== Exercise aim ==
Within the listing below, how many lines hold the string "owner"? Only the number should be given.

+---+

===== src/rtl/mux8_rr_sched.sv =====
`default_nettype none
// ============================================================================
// Module      : mux8_rr_sched
// Description : Round-robin scheduler sharing one 8:1 enable-gated mux
//               between 8 requesters. Drives registered select/enable and
//               a one-hot grant back to the requesters. A grant lasts while
//               the owner holds its request; on release the next pending
//               requester is granted at the same edge.
//               Optional macro MUX8_SCHED_TIMEOUT_EN bounds every grant to
//               HOLD_MAX cycles and pulses timeout on a forced release.
// Revision    : 1.0 - initial release
// ============================================================================
module mux8_rr_sched #(
    parameter int HOLD_MAX = 16,
    parameter int CNT_W    = 5
) (
    input  logic       clk,
    input  logic       rst_n,
    input  logic       arb_en,
    input  logic [7:0] req,
    output logic [2:0] sel,
    output logic       en,
    output logic [7:0] gnt,
    output logic       busy,
    output logic       timeout
);

    typedef enum logic [0:0] {
        ST_IDLE  = 1'b0,
        ST_GRANT = 1'b1
    } state_t;

    state_t      r_state;
    state_t      w_state_nxt;
    logic [2:0]  r_ptr;
    logic [2:0]  w_ptr_nxt;
    logic [2:0]  r_sel;
    logic [2:0]  w_sel_nxt;
    logic        r_en;
    logic        w_en_nxt;
    logic [7:0]  r_gnt;
    logic [7:0]  w_gnt_nxt;
    logic        w_grant_new;
    logic        w_timeout_nxt;

    logic        w_force;
    logic        w_release;
    logic [2:0]  w_scan_start;
    logic [7:0]  w_mask;
    logic [7:0]  w_cand;
    logic        w_found;
    logic [2:0]  w_win;

    // Rotating-priority pick: first set bit of cand scanning from start
    // upward, wrapping modulo 8. Returns {found, index}.
    function automatic logic [3:0] f_pick(input logic [7:0] cand,
                                          input logic [2:0] start);
        logic       found;
        logic [2:0] idx;
        logic [2:0] j;
        found = 1'b0;
        idx   = 3'd0;
        for (int k = 0; k < 8; k++) begin
            j = start + 3'(k);
            if (!found && cand[j]) begin
                found = 1'b1;
                idx   = j;
            end
        end
        return {found, idx};
    endfunction

`ifdef MUX8_SCHED_TIMEOUT_EN
    logic [CNT_W-1:0] r_hold_cnt;
    logic             r_timeout;

    // Forced release once the owner has held the path for HOLD_MAX cycles.
    assign w_force = (r_state == ST_GRANT) && req[r_sel] &&
                     (r_hold_cnt == CNT_W'(HOLD_MAX - 1));

    // Hold counter: cleared on every new grant, counts while a grant is held.
    always_ff @(posedge clk or negedge rst_n) begin
        if (!rst_n) begin
            r_hold_cnt <= '0;
        end else if (w_grant_new) begin
            r_hold_cnt <= '0;
        end else if (r_state == ST_GRANT) begin
            r_hold_cnt <= r_hold_cnt + 1'b1;
        end
    end

    // One-cycle pulse following a forced release.
    always_ff @(posedge clk or negedge rst_n) begin
        if (!rst_n) begin
            r_timeout <= 1'b0;
        end else begin
            r_timeout <= w_timeout_nxt;
        end
    end

    assign timeout = r_timeout;
`else
    // Sizing parameters only matter when grants are bounded.
    logic w_unused_cfg;
    assign w_unused_cfg = ^{32'(HOLD_MAX), 32'(CNT_W), w_timeout_nxt};
    assign w_force      = 1'b0;
    assign timeout      = 1'b0;
`endif

    // Release: owner dropped its request, or its time budget expired.
    assign w_release    = (r_state == ST_GRANT) && (!req[r_sel] || w_force);
    // On a release the search starts just after the released owner, which
    // is exactly the new ptr value; in IDLE it starts at the stored ptr.
    assign w_scan_start = (r_state == ST_GRANT) ? (r_sel + 3'd1) : r_ptr;
    // The released index sits out only the arbitration at its release edge.
    assign w_mask       = w_release ? (8'b1 << r_sel) : 8'b0;
    assign w_cand       = req & ~w_mask;
    assign {w_found, w_win} = f_pick(w_cand, w_scan_start);

    // Next-state and next-output decode for the IDLE/GRANT controller.
    always_comb begin
        w_state_nxt   = r_state;
        w_ptr_nxt     = r_ptr;
        w_sel_nxt     = r_sel;
        w_en_nxt      = r_en;
        w_gnt_nxt     = r_gnt;
        w_grant_new   = 1'b0;
        w_timeout_nxt = 1'b0;
        case (r_state)
            ST_IDLE: begin
                if (arb_en && w_found) begin
                    w_state_nxt = ST_GRANT;
                    w_sel_nxt   = w_win;
                    w_en_nxt    = 1'b1;
                    w_gnt_nxt   = 8'b1 << w_win;
                    w_grant_new = 1'b1;
                end
            end
            ST_GRANT: begin
                if (w_release) begin
                    w_ptr_nxt     = r_sel + 3'd1;
                    w_timeout_nxt = w_force;
                    if (arb_en && w_found) begin
                        // Back-to-back hand-over, no dead cycle on en.
                        w_sel_nxt   = w_win;
                        w_gnt_nxt   = 8'b1 << w_win;
                        w_grant_new = 1'b1;
                    end else begin
                        // sel keeps its last value while idle.
                        w_state_nxt = ST_IDLE;
                        w_en_nxt    = 1'b0;
                        w_gnt_nxt   = 8'b0;
                    end
                end
            end
            default: begin
                w_state_nxt = ST_IDLE;
                w_en_nxt    = 1'b0;
                w_gnt_nxt   = 8'b0;
            end
        endcase
    end

    // State, pointer and output registers.
    always_ff @(posedge clk or negedge rst_n) begin
        if (!rst_n) begin
            r_state <= ST_IDLE;
            r_ptr   <= 3'd0;
            r_sel   <= 3'd0;
            r_en    <= 1'b0;
            r_gnt   <= 8'b0;
        end else begin
            r_state <= w_state_nxt;
            r_ptr   <= w_ptr_nxt;
            r_sel   <= w_sel_nxt;
            r_en    <= w_en_nxt;
            r_gnt   <= w_gnt_nxt;
        end
    end

    assign sel  = r_sel;
    assign en   = r_en;
    assign gnt  = r_gnt;
    assign busy = (r_state == ST_GRANT);

endmodule
`default_nettype wire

+---+

== Written answer ==
4